Glycolysis and Alzheimer?s Disease - Project Summary
Alzheimer's disease (AD) is a devastating disease with no disease-modifying therapies. A key
contributing factor to AD is impaired glucose metabolism. However, it is unknown how glucose
metabolism contributes to neurodegeneration in AD. Our recent work demonstrated that we could
enhance glycolysis via an existing drug, terazosin (TZ). This drug is an alpha-1 antagonist, but it also
binds to and enhances activity of phosphoglycerate kinase-1 (PGK1), the first ATP-generating step of
glycolysis. Excitingly, our preliminary data from the Truven database of Medicare claims suggest that
patients taking TZ are protected from developing AD relative to those taking tamsulosin, another
alpha-1 antagonist that does not bind PGK1. Additionally, our review of the Alzheimer's Disease
Neuroimaging initiative (ADNI) indicates that patients taking TZ have slower progression on FDG-PET
and on cognitive impairment, compared to those taking tamsulosin. In this proposal, our goal is to test
TZ target engagement and efficacy in animal models of AD. To our knowledge, no drug for AD directly
engages PGK1 or metabolism and mitigates protein aggregation; thus, this mechanism is entirely
novel for AD. Our overall hypothesis is that TZ is protective in rodent models of AD. In Aim 1, we will
quantify TZ target engagement in rodent AD models.
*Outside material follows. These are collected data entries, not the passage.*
## src/rtl/ln_fixed.sv

```systemverilog
// ln_fixed: iterative fixed-point natural logarithm.
//
// x = 2^k * m is found by leading-one range reduction, with m in [1,2).
// ln(m) is then built by shift-add pseudo-division, one step per clock,
// using a table of ln(1+2^-i) constants. The result is ln(x) = k*ln2 + ln(m),
// reduced to the output format and saturated.
//
// Optional build macro:
//   LN_FIXED_ROUND_EN - round to nearest, instead of truncating toward -inf,
//                       when the guard bits are dropped.
//
// Ports:
//   clk        in   rising-edge clock
//   rst        in   synchronous active-high reset
//   enable     in   start request; hold high, drop to abort or release
//   num        in   signed Q(DATA_WIDTH-FIXED_PNT).FIXED_PNT operand x
//   ln_num     out  signed Q(DATA_WIDTH-FIXED_PNT).FIXED_PNT ln(x)
//   data_ready out  result valid, held until enable drops
//   invalid    out  raised with data_ready when x <= 0
module ln_fixed #(
    parameter int unsigned DATA_WIDTH = 16,
    parameter int unsigned FIXED_PNT  = 8,
    parameter int unsigned GUARD      = 4,
    parameter int unsigned ITERATIONS = 12
) (
    input  logic                  clk,
    input  logic                  rst,
    input  logic                  enable,
    input  logic [DATA_WIDTH-1:0] num,
    output logic [DATA_WIDTH-1:0] ln_num,
    output logic                  data_ready,
    output logic                  invalid
);

    localparam int unsigned F     = FIXED_PNT + GUARD;          // internal fraction bits
    localparam int unsigned MW    = F + 2;                      // mantissa / product width
    localparam int unsigned YW    = F + 1;                      // ln(m) accumulator width
    localparam int unsigned PW    = $clog2(DATA_WIDTH);         // leading-one position width
    localparam int unsigned KW    = $clog2(DATA_WIDTH) + 2;     // signed exponent width
    localparam int unsigned IW    = $clog2(ITERATIONS + 1);     // step counter width
    localparam int unsigned NW    = DATA_WIDTH + F;             // normaliser width
    localparam int unsigned ACC_W = DATA_WIDTH + GUARD + 4;     // combine accumulator width
    localparam int unsigned SC    = 56;                         // constant-generation scale

    // ln(1+2^-i) scaled by 2^SC via the alternating series; powers are plain shifts.
    function automatic longint ln1p_pow2(input int unsigned i);
        longint acc;
        longint pw;
        acc = 0;
        pw  = longint'(1) << (SC - i);
        for (int n = 1; n <= 62; n++) begin
            if ((n % 2) == 1) acc = acc + pw / longint'(n);
            else              acc = acc - pw / longint'(n);
            pw = pw >>> i;
        end
        return acc;
    endfunction

    // ln 2 scaled by 2^SC, from ln2 = sum 1/(n*2^n).
    function automatic longint ln2_scaled();
        longint acc;
        longint pw;
        acc = 0;
        pw  = longint'(1) << (SC - 1);
        for (int n = 1; n <= 62; n++) begin
            acc = acc + pw / longint'(n);
            pw  = pw >>> 1;
        end
        return acc;
    endfunction

    // Round a 2^SC-scaled constant to F fraction bits.
    function automatic logic [YW-1:0] to_frac(input longint v);
        longint r;
        r = (v + (longint'(1) << (SC - F - 1))) >>> (SC - F);
        return YW'(r);
    endfunction

    localparam logic [YW-1:0]          LN2      = to_frac(ln2_scaled());
    localparam logic signed [ACC_W-1:0] LN2_EXT  = ACC_W'(LN2);
    localparam logic [MW-1:0]           ONE      = MW'(1) << F;
    localparam logic signed [ACC_W-1:0] SAT_MAX  =
        {{(ACC_W - DATA_WIDTH + 1){1'b0}}, {(DATA_WIDTH - 1){1'b1}}};
    localparam logic signed [ACC_W-1:0] SAT_MIN  =
        {{(ACC_W - DATA_WIDTH + 1){1'b1}}, {(DATA_WIDTH - 1){1'b0}}};
    localparam logic [DATA_WIDTH-1:0]   OUT_MAX  = {1'b0, {(DATA_WIDTH - 1){1'b1}}};
    localparam logic [DATA_WIDTH-1:0]   OUT_MIN  = {1'b1, {(DATA_WIDTH - 1){1'b0}}};

    typedef enum logic [2:0] {
        S_IDLE,
        S_NORM,
        S_ITER,
        S_COMBINE,
        S_DONE
    } state_t;

    // ln(1+2^-i) table, entry 0 unused.
    logic [ITERATIONS:0][YW-1:0] lut;

    assign lut[0] = '0;
    for (genvar g = 1; g <= ITERATIONS; g++) begin : g_lut
        localparam logic [YW-1:0] ENTRY = to_frac(ln1p_pow2(g));
        assign lut[g] = ENTRY;
    end

    state_t                 state, state_nxt;
    logic [DATA_WIDTH-1:0]  x_reg, x_nxt;
    logic [MW-1:0]          m_reg, m_nxt;
    logic [MW-1:0]          p_acc, p_acc_nxt;
    logic [YW-1:0]          y_reg, y_nxt;
    logic signed [KW-1:0]   k_reg, k_nxt;
    logic [IW-1:0]          i_cnt, i_nxt;
    logic [DATA_WIDTH-1:0]  ln_nxt;
    logic                   ready_nxt;
    logic                   invalid_nxt;

    logic                   x_nonpos;
    logic [PW-1:0]          lead_pos;
    logic signed [KW-1:0]   k_norm;
    logic [MW-1:0]          m_norm;
    logic [MW-1:0]          t_step;
    logic                   accept;
    logic signed [ACC_W-1:0] k_ext;
    logic signed [ACC_W-1:0] y_ext;
    logic signed [ACC_W-1:0] r_sum;
    logic signed [ACC_W-1:0] r_red;
    logic [DATA_WIDTH-1:0]  result;

    // Range reduction: leading one of a positive x, exponent and 1.F mantissa.
    always_comb begin
        x_nonpos = x_reg[DATA_WIDTH-1] | (x_reg == '0);
        lead_pos = '0;
        for (int b = 0; b < DATA_WIDTH - 1; b++) begin
            if (x_reg[b]) lead_pos = PW'(b);
        end
        k_norm = signed'(KW'(lead_pos)) - signed'(KW'(FIXED_PNT));
        // Leading one moves from bit p to bit F; low bits may fall off when p > F.
        m_norm = MW'((NW'(x_reg[DATA_WIDTH-2:0]) << F) >> lead_pos);
    end

    // One pseudo-division trial: multiply the running product by (1+2^-i).
    always_comb begin
        t_step = p_acc + (p_acc >> i_cnt);
        accept = (t_step <= m_reg);
    end

    // Final combine: k*ln2 + ln(m), drop guard bits, saturate.
    always_comb begin
        k_ext = ACC_W'(k_reg);
        y_ext = ACC_W'(y_reg);
        r_sum = k_ext * LN2_EXT + y_ext;
`ifdef LN_FIXED_ROUND_EN
        r_sum = r_sum + (ACC_W'(1) << (GUARD - 1));
`endif
        r_red = r_sum >>> GUARD;
        if (r_red > SAT_MAX)      result = OUT_MAX;
        else if (r_red < SAT_MIN) result = OUT_MIN;
        else                      result = r_red[DATA_WIDTH-1:0];
    end

    // State and datapath registers.
    always_ff @(posedge clk) begin
        if (rst) begin
            state      <= S_IDLE;
            x_reg      <= '0;
            m_reg      <= '0;
            p_acc      <= '0;
            y_reg      <= '0;
            k_reg      <= '0;
            i_cnt      <= '0;
            ln_num     <= '0;
            data_ready <= 1'b0;
            invalid    <= 1'b0;
        end else begin
            state      <= state_nxt;
            x_reg      <= x_nxt;
            m_reg      <= m_nxt;
            p_acc      <= p_acc_nxt;
            y_reg      <= y_nxt;
            k_reg      <= k_nxt;
            i_cnt      <= i_nxt;
            ln_num     <= ln_nxt;
            data_ready <= ready_nxt;
            invalid    <= invalid_nxt;
        end
    end

    // Next-state logic; a low enable outside IDLE always returns to IDLE.
    always_comb begin
        state_nxt = state;
        case (state)
            S_IDLE:    if (enable) state_nxt = S_NORM;
            S_NORM: begin
                if (!enable)       state_nxt = S_IDLE;
                else if (x_nonpos) state_nxt = S_DONE;
                else               state_nxt = S_ITER;
            end
            S_ITER: begin
                if (!enable)                         state_nxt = S_IDLE;
                else if (i_cnt == IW'(ITERATIONS))   state_nxt = S_COMBINE;
            end
            S_COMBINE: begin
                if (!enable) state_nxt = S_IDLE;
                else         state_nxt = S_DONE;
            end
            S_DONE:    if (!enable) state_nxt = S_IDLE;
            default:   state_nxt = S_IDLE;
        endcase
    end

    // Datapath and output next values; everything holds unless updated.
    always_comb begin
        x_nxt       = x_reg;
        m_nxt       = m_reg;
        p_acc_nxt   = p_acc;
        y_nxt       = y_reg;
        k_nxt       = k_reg;
        i_nxt       = i_cnt;
        ln_nxt      = ln_num;
        ready_nxt   = data_ready;
        invalid_nxt = invalid;
        case (state)
            S_IDLE: begin
                ready_nxt   = 1'b0;
                invalid_nxt = 1'b0;
                if (enable) x_nxt = num;
            end
            S_NORM: begin
                if (enable) begin
                    if (x_nonpos) begin
                        ln_nxt      = OUT_MIN;
                        ready_nxt   = 1'b1;
                        invalid_nxt = 1'b1;
                    end else begin
                        m_nxt     = m_norm;
                        k_nxt     = k_norm;
                        p_acc_nxt = ONE;
                        y_nxt     = '0;
                        i_nxt     = IW'(1);
                    end
                end
            end
            S_ITER: begin
                if (enable) begin
                    if (accept) begin
                        p_acc_nxt = t_step;
                        y_nxt     = y_reg + lut[i_cnt];
                    end
                    i_nxt = i_cnt + IW'(1);
                end
            end
            S_COMBINE: begin
                if (enable) begin
                    ln_nxt      = result;
                    ready_nxt   = 1'b1;
                    invalid_nxt = 1'b0;
                end
            end
            S_DONE: begin
                if (!enable) begin
                    ready_nxt   = 1'b0;
                    invalid_nxt = 1'b0;
                end
            end
            default: begin
                ready_nxt   = 1'b0;
                invalid_nxt = 1'b0;
            end
        endcase
    end

endmodule

```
We will administer TZ orally for six-months to
transgenic tau (P301S) and amyloid (5XFAD) mice relevant for human AD, along with littermate and
vehicle controls. We will evaluate blood and brain metabolomics and [ATP], as well as in vivo magnetic
resonance spectroscopy (MRS). In Aim 2, we will evaluate whether improving glycolysis mitigate
neurodegeneration in rodent AD models. We will use the same mice as in Aim 1 and evaluate
cognitive function via novel-object recognition, spatial working memory, and interval timing assays. We
will also perform immunohistochemistry, ELISA, and western blot to assess tau/amyloid pathology.
These studies will elucidate the basic principles of how TZ enhances brain energetics, and affects
neurodegeneration. These fundamental mechanisms could be highly relevant for inspiring novel
disease-modifying therapies in AD and related dementias.